**WHAT YOU SHOULD DO**
Up to and including the line with "localparam int unsigned", restate the material below word for word, beginning with its first line.

BEGIN GIVEN DATA

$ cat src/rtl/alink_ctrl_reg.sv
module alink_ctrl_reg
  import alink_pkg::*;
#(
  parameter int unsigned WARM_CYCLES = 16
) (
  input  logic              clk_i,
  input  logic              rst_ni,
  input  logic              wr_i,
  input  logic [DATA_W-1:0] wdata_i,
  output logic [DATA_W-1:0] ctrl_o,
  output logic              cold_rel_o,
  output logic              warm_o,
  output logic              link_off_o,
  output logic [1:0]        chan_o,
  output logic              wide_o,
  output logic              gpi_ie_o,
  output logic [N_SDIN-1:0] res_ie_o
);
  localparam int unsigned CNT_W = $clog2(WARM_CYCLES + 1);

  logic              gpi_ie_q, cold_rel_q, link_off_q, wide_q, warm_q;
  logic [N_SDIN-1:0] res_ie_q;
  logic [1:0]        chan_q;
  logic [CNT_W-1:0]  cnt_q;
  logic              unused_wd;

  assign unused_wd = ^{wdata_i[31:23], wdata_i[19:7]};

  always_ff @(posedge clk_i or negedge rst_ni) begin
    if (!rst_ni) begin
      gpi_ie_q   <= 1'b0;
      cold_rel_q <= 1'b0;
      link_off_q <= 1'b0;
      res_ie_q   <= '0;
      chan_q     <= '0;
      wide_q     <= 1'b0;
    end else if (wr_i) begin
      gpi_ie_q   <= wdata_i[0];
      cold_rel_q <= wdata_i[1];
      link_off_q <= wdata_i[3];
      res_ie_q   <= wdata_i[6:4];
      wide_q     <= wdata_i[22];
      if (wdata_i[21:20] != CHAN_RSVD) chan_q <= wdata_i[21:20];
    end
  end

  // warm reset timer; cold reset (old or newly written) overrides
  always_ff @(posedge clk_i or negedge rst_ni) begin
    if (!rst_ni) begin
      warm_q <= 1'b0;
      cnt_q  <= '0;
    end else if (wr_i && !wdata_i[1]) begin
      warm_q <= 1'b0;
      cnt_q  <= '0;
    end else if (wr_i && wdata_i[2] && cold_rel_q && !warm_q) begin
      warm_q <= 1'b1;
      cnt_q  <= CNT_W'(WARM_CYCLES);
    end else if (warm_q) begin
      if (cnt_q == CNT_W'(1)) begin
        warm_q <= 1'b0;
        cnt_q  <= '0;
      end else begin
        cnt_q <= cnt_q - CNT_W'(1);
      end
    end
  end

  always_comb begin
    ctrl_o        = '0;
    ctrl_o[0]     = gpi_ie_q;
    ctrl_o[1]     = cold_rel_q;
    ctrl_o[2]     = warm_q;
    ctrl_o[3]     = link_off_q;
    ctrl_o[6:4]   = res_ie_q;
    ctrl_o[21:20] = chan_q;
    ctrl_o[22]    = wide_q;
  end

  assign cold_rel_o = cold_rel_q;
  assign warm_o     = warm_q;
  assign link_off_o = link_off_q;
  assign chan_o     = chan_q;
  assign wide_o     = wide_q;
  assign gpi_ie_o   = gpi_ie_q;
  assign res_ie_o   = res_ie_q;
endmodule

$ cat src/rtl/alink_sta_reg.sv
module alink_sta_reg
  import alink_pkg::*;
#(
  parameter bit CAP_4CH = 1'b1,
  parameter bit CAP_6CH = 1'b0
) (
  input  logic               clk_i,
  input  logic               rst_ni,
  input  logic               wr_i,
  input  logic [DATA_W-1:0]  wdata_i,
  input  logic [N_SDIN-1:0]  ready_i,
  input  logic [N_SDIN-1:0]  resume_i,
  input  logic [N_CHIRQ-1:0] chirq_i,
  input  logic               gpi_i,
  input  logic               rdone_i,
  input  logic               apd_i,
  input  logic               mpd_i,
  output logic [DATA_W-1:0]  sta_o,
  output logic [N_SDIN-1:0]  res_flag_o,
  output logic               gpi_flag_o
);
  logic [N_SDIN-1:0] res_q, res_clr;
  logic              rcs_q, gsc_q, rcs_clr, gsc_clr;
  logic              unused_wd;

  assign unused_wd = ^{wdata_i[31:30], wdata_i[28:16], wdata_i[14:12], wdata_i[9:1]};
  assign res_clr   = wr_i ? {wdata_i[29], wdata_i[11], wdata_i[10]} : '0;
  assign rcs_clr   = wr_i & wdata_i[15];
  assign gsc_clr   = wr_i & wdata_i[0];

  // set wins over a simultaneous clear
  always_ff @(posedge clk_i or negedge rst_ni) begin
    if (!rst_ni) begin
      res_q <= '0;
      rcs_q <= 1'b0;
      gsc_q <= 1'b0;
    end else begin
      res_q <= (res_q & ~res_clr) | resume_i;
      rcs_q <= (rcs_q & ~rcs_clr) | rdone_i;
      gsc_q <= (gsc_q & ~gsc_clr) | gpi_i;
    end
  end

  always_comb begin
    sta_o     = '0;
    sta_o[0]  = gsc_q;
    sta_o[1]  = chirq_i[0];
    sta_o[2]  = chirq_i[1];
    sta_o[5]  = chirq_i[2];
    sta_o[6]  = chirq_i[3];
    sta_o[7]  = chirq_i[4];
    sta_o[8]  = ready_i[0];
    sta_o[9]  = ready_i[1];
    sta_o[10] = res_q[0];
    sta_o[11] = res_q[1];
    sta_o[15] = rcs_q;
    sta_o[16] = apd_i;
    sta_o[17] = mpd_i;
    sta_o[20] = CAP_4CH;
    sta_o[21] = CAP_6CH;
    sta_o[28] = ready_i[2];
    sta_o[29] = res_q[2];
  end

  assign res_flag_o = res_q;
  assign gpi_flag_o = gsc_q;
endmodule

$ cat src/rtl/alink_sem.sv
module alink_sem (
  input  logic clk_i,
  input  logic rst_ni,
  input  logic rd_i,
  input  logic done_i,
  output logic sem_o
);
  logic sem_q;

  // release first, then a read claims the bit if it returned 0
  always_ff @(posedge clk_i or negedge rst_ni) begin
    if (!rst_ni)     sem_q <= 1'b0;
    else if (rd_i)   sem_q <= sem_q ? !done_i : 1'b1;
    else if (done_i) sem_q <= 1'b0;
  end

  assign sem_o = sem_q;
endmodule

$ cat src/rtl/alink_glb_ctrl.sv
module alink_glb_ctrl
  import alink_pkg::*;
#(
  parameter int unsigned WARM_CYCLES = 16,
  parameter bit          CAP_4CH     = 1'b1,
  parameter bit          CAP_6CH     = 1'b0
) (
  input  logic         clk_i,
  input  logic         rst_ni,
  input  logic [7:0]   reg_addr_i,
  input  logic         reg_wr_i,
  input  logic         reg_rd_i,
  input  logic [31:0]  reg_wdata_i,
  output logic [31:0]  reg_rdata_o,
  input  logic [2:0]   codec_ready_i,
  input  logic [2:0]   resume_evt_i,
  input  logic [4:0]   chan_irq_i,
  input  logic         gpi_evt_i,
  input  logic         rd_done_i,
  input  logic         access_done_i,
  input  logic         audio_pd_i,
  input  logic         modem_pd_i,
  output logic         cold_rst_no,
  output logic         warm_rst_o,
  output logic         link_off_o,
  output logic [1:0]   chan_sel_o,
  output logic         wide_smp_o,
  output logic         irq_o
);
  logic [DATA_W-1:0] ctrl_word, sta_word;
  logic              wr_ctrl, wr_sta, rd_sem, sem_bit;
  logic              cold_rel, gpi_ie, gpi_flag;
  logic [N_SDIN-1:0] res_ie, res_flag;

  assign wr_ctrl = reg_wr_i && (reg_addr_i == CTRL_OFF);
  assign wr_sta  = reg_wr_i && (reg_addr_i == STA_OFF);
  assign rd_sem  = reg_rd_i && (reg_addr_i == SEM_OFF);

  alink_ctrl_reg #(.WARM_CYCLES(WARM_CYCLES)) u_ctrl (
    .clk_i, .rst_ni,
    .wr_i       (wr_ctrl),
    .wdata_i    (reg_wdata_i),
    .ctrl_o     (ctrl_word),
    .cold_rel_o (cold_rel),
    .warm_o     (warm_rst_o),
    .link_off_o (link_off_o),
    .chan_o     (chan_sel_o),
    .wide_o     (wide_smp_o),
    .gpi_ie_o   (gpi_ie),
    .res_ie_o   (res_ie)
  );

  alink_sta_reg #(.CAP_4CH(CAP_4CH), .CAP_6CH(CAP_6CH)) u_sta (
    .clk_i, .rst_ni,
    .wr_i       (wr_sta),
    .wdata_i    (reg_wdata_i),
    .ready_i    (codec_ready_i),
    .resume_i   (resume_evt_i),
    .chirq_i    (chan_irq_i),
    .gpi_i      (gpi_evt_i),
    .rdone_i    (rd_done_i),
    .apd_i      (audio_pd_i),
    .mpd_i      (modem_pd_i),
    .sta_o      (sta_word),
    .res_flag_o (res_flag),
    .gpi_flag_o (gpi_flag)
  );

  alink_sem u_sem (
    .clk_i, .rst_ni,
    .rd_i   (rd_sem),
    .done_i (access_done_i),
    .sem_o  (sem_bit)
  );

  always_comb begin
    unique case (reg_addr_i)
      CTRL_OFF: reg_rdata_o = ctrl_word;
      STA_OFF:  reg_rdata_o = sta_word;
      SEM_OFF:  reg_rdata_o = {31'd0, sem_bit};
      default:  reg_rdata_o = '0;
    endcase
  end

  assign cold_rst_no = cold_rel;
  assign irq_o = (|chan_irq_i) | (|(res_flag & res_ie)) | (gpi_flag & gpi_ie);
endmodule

END GIVEN DATA

**EXERCISE RESPONSE**
$ cat src/rtl/alink_ctrl_reg.sv
module alink_ctrl_reg
  import alink_pkg::*;
#(
  parameter int unsigned WARM_CYCLES = 16
) (
  input  logic              clk_i,
  input  logic              rst_ni,
  input  logic              wr_i,
  input  logic [DATA_W-1:0] wdata_i,
  output logic [DATA_W-1:0] ctrl_o,
  output logic              cold_rel_o,
  output logic              warm_o,
  output logic              link_off_o,
  output logic [1:0]        chan_o,
  output logic              wide_o,
  output logic              gpi_ie_o,
  output logic [N_SDIN-1:0] res_ie_o
);
  localparam int unsigned CNT_W = $clog2(WARM_CYCLES + 1);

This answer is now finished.